In the 20th century, the Academy school turned to a European style studio system, like the Art Students League. As of 1994, artists can no longer apply for membership, but are chosen by their peers. In 2016, the Academy sold its historic Fifth Avenue spaces. It still functions as a school, with plans to reopen its museum in a new space. Current Academicians include Kerry James Marshall, Barbara Takenaga, Martin Puryear, Kay WalkingStick, Byron Kim, Maya Lin, Renzo Piano, Cindy Sherman, Carrie Mae Weems, I. M. Pei, and Richard Serra.
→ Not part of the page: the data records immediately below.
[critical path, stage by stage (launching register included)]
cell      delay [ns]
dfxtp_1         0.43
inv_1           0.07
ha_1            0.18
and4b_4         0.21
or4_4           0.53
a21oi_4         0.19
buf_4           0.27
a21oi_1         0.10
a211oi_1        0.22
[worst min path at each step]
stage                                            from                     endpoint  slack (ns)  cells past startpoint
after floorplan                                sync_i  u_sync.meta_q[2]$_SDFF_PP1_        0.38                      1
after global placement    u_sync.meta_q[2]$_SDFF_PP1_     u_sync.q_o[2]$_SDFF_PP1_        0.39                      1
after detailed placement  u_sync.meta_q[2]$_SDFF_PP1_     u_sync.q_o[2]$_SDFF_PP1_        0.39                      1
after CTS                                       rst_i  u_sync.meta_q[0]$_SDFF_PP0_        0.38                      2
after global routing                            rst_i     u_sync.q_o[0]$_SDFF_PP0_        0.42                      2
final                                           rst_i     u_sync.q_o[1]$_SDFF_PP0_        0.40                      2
File: src/rtl/if_stage_pkg.sv
// Shared types and constants for the instruction-fetch stage.
// Holds the FSM encodings, the bubble encoding and the fetch-buffer entry layout.
package if_stage_pkg;

  localparam logic [31:0] RESET_PC = 32'h0000_0000;
  localparam logic [31:0] NOP_INST = 32'h0000_0000;

  typedef enum logic [1:0] {
    IF_RUN      = 2'd0,
    IF_DRAIN    = 2'd1,
    IF_BUFFERED = 2'd2
  } if_state_e;

  typedef struct packed {
    logic [31:0] inst;
    logic [31:0] pc4;
    logic        full;
  } fb_entry_t;

  // Fetch addresses are word aligned; low two bits of any target are dropped.
  function automatic logic [31:0] align_pc(input logic [31:0] a);
    return {a[31:2], 2'b00};
  endfunction

endpackage

File: src/rtl/if_stage_if.sv
// Instruction-memory request/response bundle between the fetch stage and memory.
interface if_stage_if;
  logic [31:0] imem_addr;
  logic        imem_req;
  logic [31:0] imem_rdata;
  logic        imem_ready;

  modport master (output imem_addr, imem_req, input imem_rdata, imem_ready);
  modport slave  (input imem_addr, imem_req, output imem_rdata, imem_ready);
endinterface

File: src/rtl/if_stage_fetch_buffer.sv
// One-entry holding register for a word fetched while decode is stalled.
// drain only empties the entry; clear also wipes the stored data.
module if_stage_fetch_buffer
  import if_stage_pkg::*;
(
  input  logic        clk,
  input  logic        resetn,
  input  logic        load,
  input  logic        drain,
  input  logic        clear,
  input  logic [31:0] inst_in,
  input  logic [31:0] pc4_in,
  output fb_entry_t   entry
);

  fb_entry_t entry_q, entry_d;

  always_comb begin
    entry_d = entry_q;
    if (clear) begin
      entry_d = '0;
    end else if (load) begin
      entry_d.inst = inst_in;
      entry_d.pc4  = pc4_in;
      entry_d.full = 1'b1;
    end else if (drain) begin
      entry_d.full = 1'b0;
    end
  end

  always_ff @(posedge clk or negedge resetn) begin
    if (!resetn) entry_q <= '0;
    else         entry_q <= entry_d;
  end

  assign entry = entry_q;

endmodule

File: src/rtl/if_stage.sv
// Instruction-fetch stage: PC register, next-PC select, imem handshake and IF/ID register.
//   state       | meaning
//   IF_RUN      | fetching at PC, request outstanding
//   IF_DRAIN    | redirect pending, waiting for the in-flight fetch to finish
//   IF_BUFFERED | decode stalled, next word parked in the fetch buffer
module if_stage
  import if_stage_pkg::*;
(
  input  logic        clk,
  input  logic        resetn,
  input  logic        stall,
  input  logic        branch,
  input  logic        jump,
  input  logic        jr,
  input  logic [31:0] bpc,
  input  logic [31:0] jpc,
  input  logic [31:0] rpc,
  if_stage_if.master  imem,
  output logic [31:0] id_inst,
  output logic [31:0] id_pc4,
  output logic        id_valid
);

  if_state_e   state_q, state_d;
  logic [31:0] pc_q, pc_d;
  logic [31:0] redir_pc_q, redir_pc_d;
  logic [31:0] id_inst_q, id_inst_d;
  logic [31:0] id_pc4_q, id_pc4_d;
  logic        id_valid_q, id_valid_d;

  logic        redirect;
  logic        ready;
  logic [31:0] target;
  logic [31:0] pc_plus4;
  logic        fb_load, fb_drain, fb_clear;
  fb_entry_t   fb;

  // A branch seen during a stall has stale operands, so it is ignored.
  assign redirect = branch & ~stall;
  assign ready    = imem.imem_ready;
  assign target   = align_pc(jr ? rpc : (jump ? jpc : bpc));
  assign pc_plus4 = pc_q + 32'd4;

  if_stage_fetch_buffer u_fetch_buffer (
    .clk     (clk),
    .resetn  (resetn),
    .load    (fb_load),
    .drain   (fb_drain),
    .clear   (fb_clear),
    .inst_in (imem.imem_rdata),
    .pc4_in  (pc_plus4),
    .entry   (fb)
  );

  always_ff @(posedge clk or negedge resetn) begin
    if (!resetn) begin
      state_q    <= IF_RUN;
      pc_q       <= RESET_PC;
      redir_pc_q <= '0;
      id_inst_q  <= NOP_INST;
      id_pc4_q   <= '0;
      id_valid_q <= 1'b0;
    end else begin
      state_q    <= state_d;
      pc_q       <= pc_d;
      redir_pc_q <= redir_pc_d;
      id_inst_q  <= id_inst_d;
      id_pc4_q   <= id_pc4_d;
      id_valid_q <= id_valid_d;
    end
  end

  always_comb begin
    state_d = state_q;
    case (state_q)
      IF_RUN: begin
        if (redirect) begin
          if (!ready) state_d = IF_DRAIN;
        end else if (stall && ready) begin
          state_d = IF_BUFFERED;
        end
      end
      IF_DRAIN:    if (ready) state_d = IF_RUN;
      IF_BUFFERED: if (!stall) state_d = IF_RUN;
      default:     state_d = IF_RUN;
    endcase
  end

  always_comb begin
    pc_d       = pc_q;
    redir_pc_d = redir_pc_q;
    id_inst_d  = id_inst_q;
    id_pc4_d   = id_pc4_q;
    id_valid_d = id_valid_q;
    fb_load    = 1'b0;
    fb_drain   = 1'b0;
    fb_clear   = 1'b0;
    case (state_q)
      IF_RUN: begin
        if (redirect) begin
          {id_inst_d, id_pc4_d, id_valid_d} = {NOP_INST, 32'd0, 1'b0};
          if (ready) pc_d = target;
          else       redir_pc_d = target;
        end else if (stall) begin
          if (ready) begin
            fb_load = 1'b1;
            pc_d    = pc_plus4;
          end
        end else if (ready) begin
          {id_inst_d, id_pc4_d, id_valid_d} = {imem.imem_rdata, pc_plus4, 1'b1};
          pc_d = pc_plus4;
        end else begin
          {id_inst_d, id_pc4_d, id_valid_d} = {NOP_INST, 32'd0, 1'b0};
        end
      end
      IF_DRAIN: begin
        {id_inst_d, id_pc4_d, id_valid_d} = {NOP_INST, 32'd0, 1'b0};
        if (redirect) redir_pc_d = target;
        // A redirect arriving on the completing cycle is the newest target.
        if (ready) pc_d = redirect ? target : redir_pc_q;
      end
      IF_BUFFERED: begin
        if (redirect) begin
          fb_clear = 1'b1;
          pc_d     = target;
          {id_inst_d, id_pc4_d, id_valid_d} = {NOP_INST, 32'd0, 1'b0};
        end else if (!stall) begin
          fb_drain = 1'b1;
          {id_inst_d, id_pc4_d, id_valid_d} = {fb.inst, fb.pc4, fb.full};
        end
      end
      default: ;
    endcase
  end

  always_comb begin
    imem.imem_addr = pc_q;
    imem.imem_req  = resetn & (state_q != IF_BUFFERED);
    id_inst        = id_inst_q;
    id_pc4         = id_pc4_q;
    id_valid       = id_valid_q;
  end

endmodule

File: src/flat_wrapper.sv
// flat-port wrapper written by rule: the top's interface ports become plain ports
module if_stage_flat import if_stage_pkg::*;
  (clk, resetn, stall, branch, jump, jr, bpc, jpc, rpc, id_inst, id_pc4, id_valid, imem_imem_addr, imem_imem_req, imem_imem_rdata, imem_imem_ready);
  if_stage_if imem_i ();
  input  logic clk;
  input  logic resetn;
  input  logic stall;
  input  logic branch;
  input  logic jump;
  input  logic jr;
  input  logic [31:0] bpc;
  input  logic [31:0] jpc;
  input  logic [31:0] rpc;
  output logic [31:0] id_inst;
  output logic [31:0] id_pc4;
  output logic id_valid;
  output wire logic [$bits(imem_i.imem_addr)-1:0] imem_imem_addr;
  output wire logic [$bits(imem_i.imem_req)-1:0] imem_imem_req;
  input wire logic [$bits(imem_i.imem_rdata)-1:0] imem_imem_rdata;
  input wire logic [$bits(imem_i.imem_ready)-1:0] imem_imem_ready;
  assign imem_imem_addr = imem_i.imem_addr;
  assign imem_imem_req = imem_i.imem_req;
  assign imem_i.imem_rdata = imem_imem_rdata;
  assign imem_i.imem_ready = imem_imem_ready;
  if_stage u_core (.clk(clk), .resetn(resetn), .stall(stall), .branch(branch), .jump(jump), .jr(jr), .bpc(bpc), .jpc(jpc), .rpc(rpc), .imem(imem_i), .id_inst(id_inst), .id_pc4(id_pc4), .id_valid(id_valid));
endmodule
File: config.mk
export PLATFORM = sky130hd
export DESIGN_NAME = if_stage_flat
export DESIGN_NICKNAME = d
export VERILOG_FILES = /design/src/rtl/if_stage_pkg.sv /design/src/rtl/if_stage_if.sv /design/src/rtl/if_stage_fetch_buffer.sv /design/src/rtl/if_stage.sv /design/src/flat_wrapper.sv
export SDC_FILE = /design/constraint.sdc
export NUM_CORES = 1
export LEC_CHECK = 0
export ABC_AREA = 1
export BUFFER_PORTS_ARGS = -buffer_cell sky130_fd_sc_hd__buf_2
export CORE_MARGIN = 2
export CORE_UTILIZATION = 60
export DETAILED_ROUTE_END_ITERATION = 8
export PLACE_DENSITY = 0.95
export SYNTH_ARGS = -nofsm -noshare
export SYNTH_HDL_FRONTEND = slang
export SYNTH_SLANG_ARGS = --single-unit
File: constraint.sdc
create_clock -name clk -period 3.5 [get_ports clk]
set_input_delay 0.175 -clock clk [delete_from_list [all_inputs] [get_ports clk]]
set_output_delay 0.175 -clock clk [all_outputs]
set_load 0.01 [all_outputs]
==> key figures <==
Logic synthesis
  • Synth Register Bits: 196
  • Post-Syn Area per Cell: 7.03 µm²
  • Post-Synthesis Cell Area: 0.0112 mm²
  • Post-Synthesis Cells: 1592
  • EDFF count, synth: 0
  • Sequential share of the synthesized area: 43.8%
  • Post-synthesis async set-or-reset flop share: 100%
  • Warnings from Yosys: 0
  • Prevailing post-synth register cell: dfrtp_1
  • Syn_nets: 1732
  • Unique masters post-synth: 39

Detailed routing
  • DR DRC count: 0
  • Post-route ant nets: 0
  • 1st-iter DRT viols: 1511
  • DR pass1 iterations: 6
  • Avg WL per Cell: 15.8 µm
  • Via/cell ratio: 5.72
  • Via Count: 11500
  • Routed wire length: 31800 µm

GRT
  • GRT Util Overall: 32.3%
  • Remaining Overflow, GRT: 0
  • Met2 Resource Use GR: 51.9%
  • Gr busiest metal: met2
  • Largest net degree at the start of global routing: 103
  • First-pass GRT wire length: 52200 µm
  • Met3 usage: 5.26%
  • Met1 Use GR: 44.7%
  • Initial antenna violation count: 0
  • Vias in the first global route: 10700

Timing
  • Total negative slack: 0 ns
  • Final Hold Viols: 0
  • Worst-Margin Slew: 0.897 ns
  • Fmax: 0.384 GHz
  • Part of the cycle the worst path needs: 74.3%
  • Tmin final: 2.60 ns
  • Unrepaired setup endpoints after global routing: no
  • Slew headroom: 40.2%
  • Max Slew Vio Count: 0
  • Skew final: 0.0137 ns
  • Setup violations, final: 0

Cells and area
  • Layout cells sized above 1: 18.5%
  • Fin area: 0.0131 mm²
  • Area grow syn2layout: 17.0%
  • Nets@finish: 1915
  • Most common cell after layout, fill and taps aside: nand2_1
  • ANT cells: 0
  • Most frequent cells in the layout: nand2_1 (551), buf_2 (225), dfrtp_1 (196)

Clock network
  • Postcts setup bufs: 0
  • CTS tree: done
  • CTS max path bufs: 2
  • Post-cts gate resize count: 0
  • # clock sinks: 196
  • Clock root cell: clkbuf_16
  • CTS buffer count: 17
  • Clock transition at path regs: 0.08 ns
  • Skew-Pair Late Insertion Delay: 0.44 ns
  • H-tree depth: 4

Critical path
  • Max incr delay on CP: 0.49 ns
  • CP Class: reg2reg
  • Slowest cell on crit path: nand2_2
  • Element type at the critical path start: register
  • CP Data Required Time: 3.88 ns
  • Arr. time, crit path: 2.98 ns
  • Crit Path Max Fanout: 34
  • Cells along the critical path: inv_1 > ha_1 > buf_4 > nand2_2 > buf_4 > o22ai_1 > nand2_1 > nand2_1
  • Crit. End Element: register

Floorplan
  • Core footprint: 0.0181 mm²
  • Effective utilization at floorplan: 61.7%
  • Die area: 0.0198 mm²
  • Die Y: 141 µm
  • Rows: 49
  • Width of the die: 141 µm
  • Io pins: 233

Worst hold path
  • Min-Delay Path Class: in2reg

Status
  • Status: finished clean

Power
  • Pwr per Cell Area: 883 mW/mm²
  • Worst VDD drop: 0.588 mV
  • P_leak: 0.00700 µW

Place
  • Dpl hpwl: 21400 µm
  • I/O Buffers: 226
  • Placed cell area: 0.0124 mm²
  • Gpl congestion: 0.912

Run
  • Max Cap Viol: 0
==> critical path: cells and delay by family, from the launching register on <==
family,cells,cell delay (ns)
buffers and inverters,3,0.86
and+or+nand+nor,3,0.68
DFF,1,0.46
AOI/OAI and AO/OA,1,0.19
adders and majority gates,1,0.32
==> state kept, by name, indices dropped and copies added, names as in the netlist <==
name                         count
u_core.state_q                   2
u_core.id_valid                  1
u_core.redir_pc_q               32
u_core.u_fetch_buffer.entry     65
u_core.imem.imem_addr           32
u_core.id_inst                  32
u_core.id_pc4                   32
==> kinds of logic (layout without fill, tap and decap cells) <==
kind of cell / after synthesis / count (layout) / synth area share, %
simple gates: 876 / 876 / 33.1
buf+inv: 268 / 464 / 9.58
compound gates: 239 / 239 / 12.3
flops: 196 / 196 / 43.8
xor+xnor: 8 / 8 / 0.693
fa+ha+maj: 5 / 5 / 0.559
==> cell usage after synthesis (15+ instances only) <==
library cell | number | share of area (%)
buf_2 | 36 | 1.6
nand3_1 | 126 | 5.6
o21ai_0 | 63 | 2.8
dfrtp_1 | 196 | 44
clkbuf_1 | 35 | 1.2
a21oi_1 | 40 | 1.8
inv_1 | 171 | 5.7
and2_1 | 15 | 0.84
a31oi_1 | 43 | 2.4
or2_2 | 28 | 1.6
o22ai_1 | 75 | 4.2
nand2_1 | 551 | 18
nor2_1 | 125 | 4.2
==> what timing repair did <==
item | in CTS | in global routing
hold endpoints to repair | 107 | 0
hold buffers | 8 | 0
endpoints found under the setup margin | 0 | 0
==> worst paths after layout <==
| check | from | end | slack [ns] | depth (start not counted) |
|---|---|---|---|---|
| setup / recovery | u_core.state_q[0]$_DFFE_PN0P_ | u_core.id_inst[2]$_DFFE_PN0P_ | 0.90 | 8 |
| hold / removal | imem_imem_rdata[0] | u_core.u_fetch_buffer.entry[33]$_DFFE_PN0P_ | 0.01 | 3 |
| setup reg to reg | u_core.state_q[0]$_DFFE_PN0P_ | u_core.id_inst[2]$_DFFE_PN0P_ | 0.90 | 8 |
| hold reg to reg | u_core.id_inst[25]$_DFFE_PN0P_ | u_core.id_inst[25]$_DFFE_PN0P_ | 0.48 | 2 |
| max in group asynchronous | resetn | u_core.imem.imem_addr[30]$_DFFE_PN0P_ | 2.07 | 3 |
| min in group asynchronous | resetn | u_core.u_fetch_buffer.entry[38]$_DFFE_PN0P_ | 0.37 | 2 |
==> area by class of cell <==
type / instances / area, µm²
multi-input cells: 1128 / 5240
fillers: 1295 / 5050
flip-flops and latches: 196 / 4900
repair buffers: 250 / 1350
inverters: 182 / 686
clock buffers: 17 / 425
well taps: 229 / 287
clock inverters: 15 / 198
==> metrics by stage <==
| stage | hold WS, ns | worst slack [ns] | total power (µW) | utilization [%] | std cells |
|---|---|---|---|---|---|
| global placement | 0.321 | 1.06 | 9120 | 68.3 | 1977 |
| finish | 0.0123 | 0.898 | 11600 | 72.2 | 2017 |
| floorplan | -0.121 | 1.68 | 7570 | - | 1592 |
| global route | 0.000587 | 0.719 | 12400 | 72.2 | 2017 |
| CTS | 0.000516 | 0.961 | 11400 | 72.2 | 2017 |
| detailed placement | 0.320 | 0.979 | 9350 | 68.3 | 1977 |
==> metal layers <==
layer  routed length [µm]  vias up
met5                    0        -
met4                 1040        0
met3                 2990       87
met2                14600      755
met1                13200     5256
li1                     -     5442
==> report_power, final <==
group	internal, µW	switching, µW	total [µW]
clock network	984	1030	2020
logic	1900	3680	5580
registers	3280	690	3970
total	6160	5400	11600
Note: power is estimated with default switching activity, not from simulation.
Rebecca Singerman, 2018-2019 McDermott Graduate Intern for American Art

Drawn from

  • DMA unpublished material.

  • "Historical Overview," National Academy of Design, accessed December 7, 2018, https://www.nationalacademy.org/historical-overview/.

Fun Facts

  • In the early 19th century, design was considered the best translation of the French word “dessin,” or drawing. The devotion to drawing reflected the organization’s focus on traditional fine arts, including painting, sculpture, engraving, and architecture.